++++ Data excerpts ++++
--- src/rtl/fetch_unit_pkg.sv ---
// Shared types and constants for the RV32I fetch stage: FSM states,
// in-flight tag and buffered-instruction layouts.
package fetch_unit_pkg;

  // Max (in-flight requests + buffered words).
  localparam int unsigned FETCH_DEPTH = 2;

  typedef enum logic [1:0] {
    FETCH_BOOT  = 2'd0,
    FETCH_RUN   = 2'd1,
    FETCH_FAULT = 2'd2
  } fetch_state_e;

  // Kill flag sits in bit 0 so the queue can broadcast-kill without knowing the layout.
  typedef struct packed {
    logic [31:0] pc;
    logic        kill;
  } fetch_tag_t;

  typedef struct packed {
    logic [31:0] data;
    logic [31:0] pc;
  } fetch_buf_t;

  function automatic logic [31:0] align_pc(input logic [31:0] pc);
    return pc & ~32'h3;
  endfunction

endpackage

--- src/rtl/fetch_unit_if.sv ---
// Fetch stage bus: instruction-memory request/response, redirect input and
// decode-side instruction handshake.
interface fetch_unit_if;
  logic        imem_req_valid;
  logic        imem_req_ready;
  logic [31:0] imem_req_addr;
  logic        imem_resp_valid;
  logic [31:0] imem_resp_data;
  logic        redirect_valid;
  logic [31:0] redirect_pc;
  logic        inst_valid;
  logic        inst_ready;
  logic [31:0] inst;
  logic [31:0] inst_pc;
  logic        fetch_fault;

  modport master (
    output imem_req_valid, imem_req_addr, inst_valid, inst, inst_pc, fetch_fault,
    input  imem_req_ready, imem_resp_valid, imem_resp_data, redirect_valid, redirect_pc,
           inst_ready
  );

  modport slave (
    input  imem_req_valid, imem_req_addr, inst_valid, inst, inst_pc, fetch_fault,
    output imem_req_ready, imem_resp_valid, imem_resp_data, redirect_valid, redirect_pc,
           inst_ready
  );
endinterface

--- src/rtl/fetch_unit_fifo.sv ---
// Two-entry synchronous FIFO with flush; optional broadcast kill sets bit 0
// of every stored entry (used by the in-flight tag queue).
module fetch_unit_fifo
  import fetch_unit_pkg::*;
#(
  parameter int unsigned WIDTH   = 32,
  parameter bit          KILL_EN = 1'b0
) (
  input  logic             clk,
  input  logic             rst_n,
  input  logic             flush,
  input  logic             push,
  input  logic [WIDTH-1:0] push_data,
  input  logic             pop,
  input  logic             kill_all,
  output logic [WIDTH-1:0] head,
  output logic [1:0]       count
);

  logic [WIDTH-1:0] mem_q [FETCH_DEPTH];
  logic             wr_ptr_q;
  logic             rd_ptr_q;
  logic [1:0]       count_q;

  always_ff @(posedge clk or negedge rst_n) begin
    if (!rst_n) begin
      for (int unsigned i = 0; i < FETCH_DEPTH; i++) mem_q[i] <= '0;
      wr_ptr_q <= 1'b0;
      rd_ptr_q <= 1'b0;
      count_q  <= '0;
    end else if (flush) begin
      wr_ptr_q <= 1'b0;
      rd_ptr_q <= 1'b0;
      count_q  <= '0;
    end else begin
      // Kill is applied before the push so a freshly written entry keeps its own flag.
      for (int unsigned i = 0; i < FETCH_DEPTH; i++) begin
        if (KILL_EN && kill_all) mem_q[i][0] <= 1'b1;
      end
      if (push) begin
        mem_q[wr_ptr_q] <= push_data;
        wr_ptr_q        <= ~wr_ptr_q;
      end
      if (pop) rd_ptr_q <= ~rd_ptr_q;
      count_q <= count_q + {1'b0, push} - {1'b0, pop};
    end
  end

  assign head  = mem_q[rd_ptr_q];
  assign count = count_q;

endmodule

--- src/rtl/fetch_unit.sv ---
// RV32I instruction fetch stage: PC, up to two in-flight word fetches, 2-entry
// instruction buffer, redirect flush. Define FETCH_MISALIGN_CHECK_EN to fault on misaligned redirects.
module fetch_unit
  import fetch_unit_pkg::*;
#(
  parameter logic [31:0] RESET_PC = 32'h0000_0000
) (
  input logic         clk,
  input logic         rst_n,
  fetch_unit_if.master bus
);

  fetch_state_e state_q, state_d;
  logic [31:0]  pc_q;
  logic         misaligned;
  logic         req_valid;
  logic         req_fire;
  logic         resp_keep;
  logic         inst_fire;
  logic [1:0]   tag_count;
  logic [1:0]   buf_count;
  fetch_tag_t   tag_head, tag_push;
  fetch_buf_t   buf_head, buf_push;

`ifdef FETCH_MISALIGN_CHECK_EN
  assign misaligned = (bus.redirect_pc[1:0] != 2'b00);
`else
  assign misaligned = 1'b0;
`endif

  always_ff @(posedge clk or negedge rst_n) begin
    if (!rst_n) state_q <= FETCH_BOOT;
    else        state_q <= state_d;
  end

  always_comb begin
    state_d   = state_q;
    req_valid = 1'b0;
    case (state_q)
      FETCH_BOOT:  state_d = FETCH_RUN;
      FETCH_RUN:   if (bus.redirect_valid && misaligned) state_d = FETCH_FAULT;
      FETCH_FAULT: if (bus.redirect_valid && !misaligned) state_d = FETCH_RUN;
      default:     state_d = FETCH_BOOT;
    endcase
    // Credits cover both in-flight and buffered words, so the buffer can never overflow.
    if (state_q == FETCH_RUN && !bus.redirect_valid &&
        ({1'b0, tag_count} + {1'b0, buf_count} < 3'd2))
      req_valid = 1'b1;
  end

  always_ff @(posedge clk or negedge rst_n) begin
    if (!rst_n)                  pc_q <= RESET_PC;
    else if (bus.redirect_valid) pc_q <= align_pc(bus.redirect_pc);
    else if (req_fire)           pc_q <= pc_q + 32'd4;
  end

  assign req_fire           = req_valid & bus.imem_req_ready;
  assign bus.imem_req_valid = req_valid;
  assign bus.imem_req_addr  = pc_q;

  assign tag_push = '{pc: pc_q, kill: 1'b0};

  fetch_unit_fifo #(
    .WIDTH   ($bits(fetch_tag_t)),
    .KILL_EN (1'b1)
  ) u_tag_q (
    .clk       (clk),
    .rst_n     (rst_n),
    .flush     (1'b0),
    .push      (req_fire),
    .push_data (tag_push),
    .pop       (bus.imem_resp_valid),
    .kill_all  (bus.redirect_valid),
    .head      (tag_head),
    .count     (tag_count)
  );

  // A response landing in the redirect cycle is killed along with the queued tags.
  assign resp_keep = bus.imem_resp_valid & ~tag_head.kill & ~bus.redirect_valid;
  assign buf_push  = '{data: bus.imem_resp_data, pc: tag_head.pc};

  fetch_unit_fifo #(
    .WIDTH   ($bits(fetch_buf_t)),
    .KILL_EN (1'b0)
  ) u_inst_buf (
    .clk       (clk),
    .rst_n     (rst_n),
    .flush     (bus.redirect_valid),
    .push      (resp_keep),
    .push_data (buf_push),
    .pop       (inst_fire),
    .kill_all  (1'b0),
    .head      (buf_head),
    .count     (buf_count)
  );

  assign bus.inst_valid = (buf_count != 2'd0) & ~bus.redirect_valid;
  assign bus.inst       = buf_head.data;
  assign bus.inst_pc    = buf_head.pc;
  assign inst_fire      = bus.inst_valid & bus.inst_ready;

`ifdef FETCH_MISALIGN_CHECK_EN
  assign bus.fetch_fault = (state_q == FETCH_FAULT);
`else
  assign bus.fetch_fault = 1'b0;
`endif

  resp_without_request: assert property (
    @(posedge clk) disable iff (!rst_n) bus.imem_resp_valid |-> (tag_count != 2'd0)
  );

endmodule
--- src/flat_wrapper.sv ---
// flat-port wrapper written by rule: the top's interface ports become plain ports
module fetch_unit_flat import fetch_unit_pkg::*;
#(
  parameter logic [31:0] RESET_PC = 32'h0000_0000
)
  (clk, rst_n, bus_imem_req_valid, bus_imem_req_addr, bus_inst_valid, bus_inst, bus_inst_pc, bus_fetch_fault, bus_imem_req_ready, bus_imem_resp_valid, bus_imem_resp_data, bus_redirect_valid, bus_redirect_pc, bus_inst_ready);
  fetch_unit_if bus_i ();
  input logic clk;
  input logic rst_n;
  output wire logic [$bits(bus_i.imem_req_valid)-1:0] bus_imem_req_valid;
  output wire logic [$bits(bus_i.imem_req_addr)-1:0] bus_imem_req_addr;
  output wire logic [$bits(bus_i.inst_valid)-1:0] bus_inst_valid;
  output wire logic [$bits(bus_i.inst)-1:0] bus_inst;
  output wire logic [$bits(bus_i.inst_pc)-1:0] bus_inst_pc;
  output wire logic [$bits(bus_i.fetch_fault)-1:0] bus_fetch_fault;
  input wire logic [$bits(bus_i.imem_req_ready)-1:0] bus_imem_req_ready;
  input wire logic [$bits(bus_i.imem_resp_valid)-1:0] bus_imem_resp_valid;
  input wire logic [$bits(bus_i.imem_resp_data)-1:0] bus_imem_resp_data;
  input wire logic [$bits(bus_i.redirect_valid)-1:0] bus_redirect_valid;
  input wire logic [$bits(bus_i.redirect_pc)-1:0] bus_redirect_pc;
  input wire logic [$bits(bus_i.inst_ready)-1:0] bus_inst_ready;
  assign bus_imem_req_valid = bus_i.imem_req_valid;
  assign bus_imem_req_addr = bus_i.imem_req_addr;
  assign bus_inst_valid = bus_i.inst_valid;
  assign bus_inst = bus_i.inst;
  assign bus_inst_pc = bus_i.inst_pc;
  assign bus_fetch_fault = bus_i.fetch_fault;
  assign bus_i.imem_req_ready = bus_imem_req_ready;
  assign bus_i.imem_resp_valid = bus_imem_resp_valid;
  assign bus_i.imem_resp_data = bus_imem_resp_data;
  assign bus_i.redirect_valid = bus_redirect_valid;
  assign bus_i.redirect_pc = bus_redirect_pc;
  assign bus_i.inst_ready = bus_inst_ready;
  fetch_unit #(.RESET_PC(RESET_PC)) u_core (.clk(clk), .rst_n(rst_n), .bus(bus_i));
endmodule
--- config.mk ---
export PLATFORM = sky130hd
export DESIGN_NAME = fetch_unit_flat
export DESIGN_NICKNAME = d
export VERILOG_FILES = /design/src/rtl/fetch_unit_pkg.sv /design/src/rtl/fetch_unit_if.sv /design/src/rtl/fetch_unit_fifo.sv /design/src/rtl/fetch_unit.sv /design/src/flat_wrapper.sv
export SDC_FILE = /design/constraint.sdc
export NUM_CORES = 1
export LEC_CHECK = 0
export CORE_MARGIN = 2
export CORE_UTILIZATION = 43
export DETAILED_ROUTE_END_ITERATION = 12
export PLACE_DENSITY = 0.78
export SYNTH_ARGS = -nofsm -noshare
export SYNTH_HDL_FRONTEND = slang
export SYNTH_HIERARCHICAL = 1
export SYNTH_SLANG_ARGS = --single-unit
--- constraint.sdc ---
create_clock -name clk -period 2.9 [get_ports clk]
set_input_delay 0.87 -clock clk [delete_from_list [all_inputs] [get_ports clk]]
set_output_delay 0.87 -clock clk [all_outputs]
set_load 0.005 [all_outputs]
==> results.json <==
{
  "maxCapViolations": 0,
  "io_buffers": 163,
  "grt_max_degree": 67,
  "dp.cells": 1292,
  "antenna_found_initial": 0,
  "drt_iter0_drc": 447,
  "synth-edff-count": 0,
  "insertion_delay_ns": 0.52,
  "seqCellArea_um2": 5830,
  "clock-root-buffer": "clkbuf_16",
  "grt_pass1_vias": 7707,
  "pre_cts_ws_ns": -0.558,
  "worst_slew_pin_slew_ns": 0.726,
  "synth_most_common_cell": "dfrtp_1",
  "cts_sinks": 233,
  "antennaDiodeCount": 0,
  "timing.setup.tns_ns": -0.180,
  "totalWireLength_um": 27100,
  "fp.dieH_um": 164,
  "synth.distinct_cells": 53,
  "final.fill_count": 2040,
  "synthTopCellsByArea": "dfrtp_1, mux2_2, mux2_4, buf_6, nand2_1",
  "areaGrowthSynthToFinish_pct": 31.0,
  "slew_headroom_pct": 51.2,
  "num_io_pins": 169,
  "gp_congestion": 0.860,
  "powerDensity_nw_per_um2": 717,
  "endpoint_kind": "output pin",
  "coreArea_um2": 25300,
  "yosysWarnings": 6,
  "cp_max_fo": 2,
  "clk_pin_slew_ns": 0.06,
  "synth_common_cells": "dfrtp_1, mux2_2, mux2_4, nand2_1",
  "p_leak_nw": 7.08,
  "grt_first_pass_wirelength_um": 42400,
  "fmax_mhz": 325,
  "status": "complete, but fails checks",
  "dpl.hpwl_um": 17300,
  "holdWs_ns": 0.310,
  "fin_crit_ns": 3.08,
  "ctsHoldBuffers": 0,
  "drc": 0,
  "via_count": 7315,
  "setup_viol": 1,
  "ant_nets": 0,
  "synth_seq_cells": 233,
  "vias_per_cell": 5.36,
  "grt_usage_pct": 20.0,
  "clock_skew_ns": 0.0198,
  "ys_seq_area_share_pct": 52.7,
  "cp-start-kind": "flip-flop",
  "design_area_um2": 14500,
  "cts-htree-levels": 1,
  "final_cells": 1364,
  "setup_ws_ns": -0.180,
  "dr.pass1.iters": 5,
  "synthCells": 785,
  "syn_area_um2": 11100,
  "post_dp_cell_area_um2": 13300,
  "finalPower_mw": 10.4,
  "synth_flop_cell": "dfrtp_1",
  "synth_top_area_share_pct": 52.7,
  "final_max_slew_viol_count": 0,
  "layout-drive-gt1-share_pct": 41.1,
  "async_flop_share_pct": 100,
  "cts_tree": "done",
  "numCtsBuffers": 26,
  "finish.utilization_pct": 57.4,
  "final_hold_viol_count": 0,
  "synth_top_area_cell": "dfrtp_1",
  "fp.dieW_um": 164,
  "syn_avg_cell_area_um2": 14.1,
  "arrival_ns": 2.21,
  "required_ns": 2.03,
  "ir_worst_vdd_mv": 0.453,
  "period_share_pct": 106,
  "routedWlPerCell_um": 19.8,
  "grt.overflow.total": 0,
  "nets": 1091,
  "crit_type": "flip-flop to output pin",
  "min_path_type": "primary input to asynchronous set/reset pin",
  "grt_setup_unrepaired": "true",
  "ctsLongestPathBuffers": 3,
  "dieArea_um2": 27000,
  "start_util_pct": 43.8,
  "rows": 58,
  "violations": "negative setup slack",
  "multi_input_area_um2": 4840
}
worst paths after layout:
check,slack (ns),from,cells after the start,to
max in group asynchronous,1.87,rst_n,2,u_core/u_inst_buf/mem_q[58]
min in group clk,0.49,u_core/u_tag_q/mem_q[54],1,u_core/u_tag_q/mem_q[54]
min,0.31,rst_n,1,u_core/u_inst_buf/mem_q[7]
max reg2reg,0.11,u_core/u_inst_buf/count[0],10,u_core/u_tag_q/mem_q[34]
min reg2reg,0.49,u_core/u_tag_q/mem_q[54],1,u_core/u_tag_q/mem_q[54]
max,-0.18,u_core/u_inst_buf/count[0],5,bus_imem_req_valid
where the power goes:
group / total (mW) / switching (mW) / internal, mW
Combinational: 2.69 / 0.950 / 1.74
Sequential: 4.48 / 0.465 / 4.01
Clock: 3.23 / 1.29 / 1.94
Total: 10.4 / 2.71 / 7.69
critical path, stage by stage (launching register included):
cell	delay [ns]
dfrtp_1	0.38
and2_4	0.16
fa_1	0.43
or4b_4	0.53
inv_4	0.10
buf_6	0.09
flip-flops by register name, indices dropped and copies added (netlist names), 2 cells and up:
register,count
u_core/u_tag_q/mem_q,66
u_core/bus.imem_req_addr,30
u_core/u_inst_buf/mem_q,128
u_core/u_tag_q/count,2
u_core/u_inst_buf/count,2
metal layers:
metal,track usage [%],vias up,wire length [um]
li1,-,3309,-
met1,26.7,3729,11700
met2,33.0,227,13000
met3,3.82,50,1580
met4,6.88,0,771
met5,0,-,0
cell type report:
class	instances	area share, %
Sequential cell	233	40.2
Multi-Input combinational cell	503	33.4
Timing Repair Buffer	237	17.3
Clock buffer	38	5.36
Tap cell	330	2.85
Clock inverter	9	0.544
Inverter	14	0.380
repair_timing:
action | CTS | global route
resized for setup | 66 | 37
setup endpoints to repair | 59 | 52
gates cloned | 5 | 1
buffers inserted | 6 | 13
pin swaps | 2 | 0
placed cells by master, fill, tap and decap left out, types with 8 or more instances in the layout:
| cell | synthesis | final |
|---|---|---|
| dfrtp_1 | 233 | 232 |
| mux2_2 | 221 | 220 |
| clkdlybuf4s50_1 | 0 | 100 |
| mux2_4 | 60 | 61 |
| buf_4 | 4 | 47 |
| nand2_1 | 40 | 39 |
| dlygate4sd2_1 | 0 | 30 |
| clkbuf_16 | 0 | 28 |
| dlymetal6s2s_1 | 0 | 22 |
| nand3_1 | 19 | 19 |
| o21ai_0 | 19 | 19 |
| nor2_1 | 19 | 19 |
| buf_12 | 6 | 15 |
| inv_1 | 12 | 11 |
| conb_1 | 2 | 11 |
| o311ai_0 | 9 | 8 |
| nand4_1 | 8 | 8 |
kinds of logic after synthesis:
| kind of cell | after synthesis | share of synthesized area, % |
|---|---|---|
| flops | 233 | 52.7 |
| buf+inv | 58 | 4.09 |
| simple gates | 125 | 6.17 |
| compound gates | 60 | 3.73 |
| xor+xnor | 11 | 0.995 |
| other cells | 2 | 0.0679 |
| mux | 290 | 31.5 |
| fa+ha+maj | 6 | 0.746 |
No activity file was read; power rests on OpenSTA's default activity.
++++
Work to complete: Filter the data down to the lines that contain the string "buffered", and copy them.

Expected answer:
// in-flight tag and buffered-instruction layouts.
  // Max (in-flight requests + buffered words).
    // Credits cover both in-flight and buffered words, so the buffer can never overflow.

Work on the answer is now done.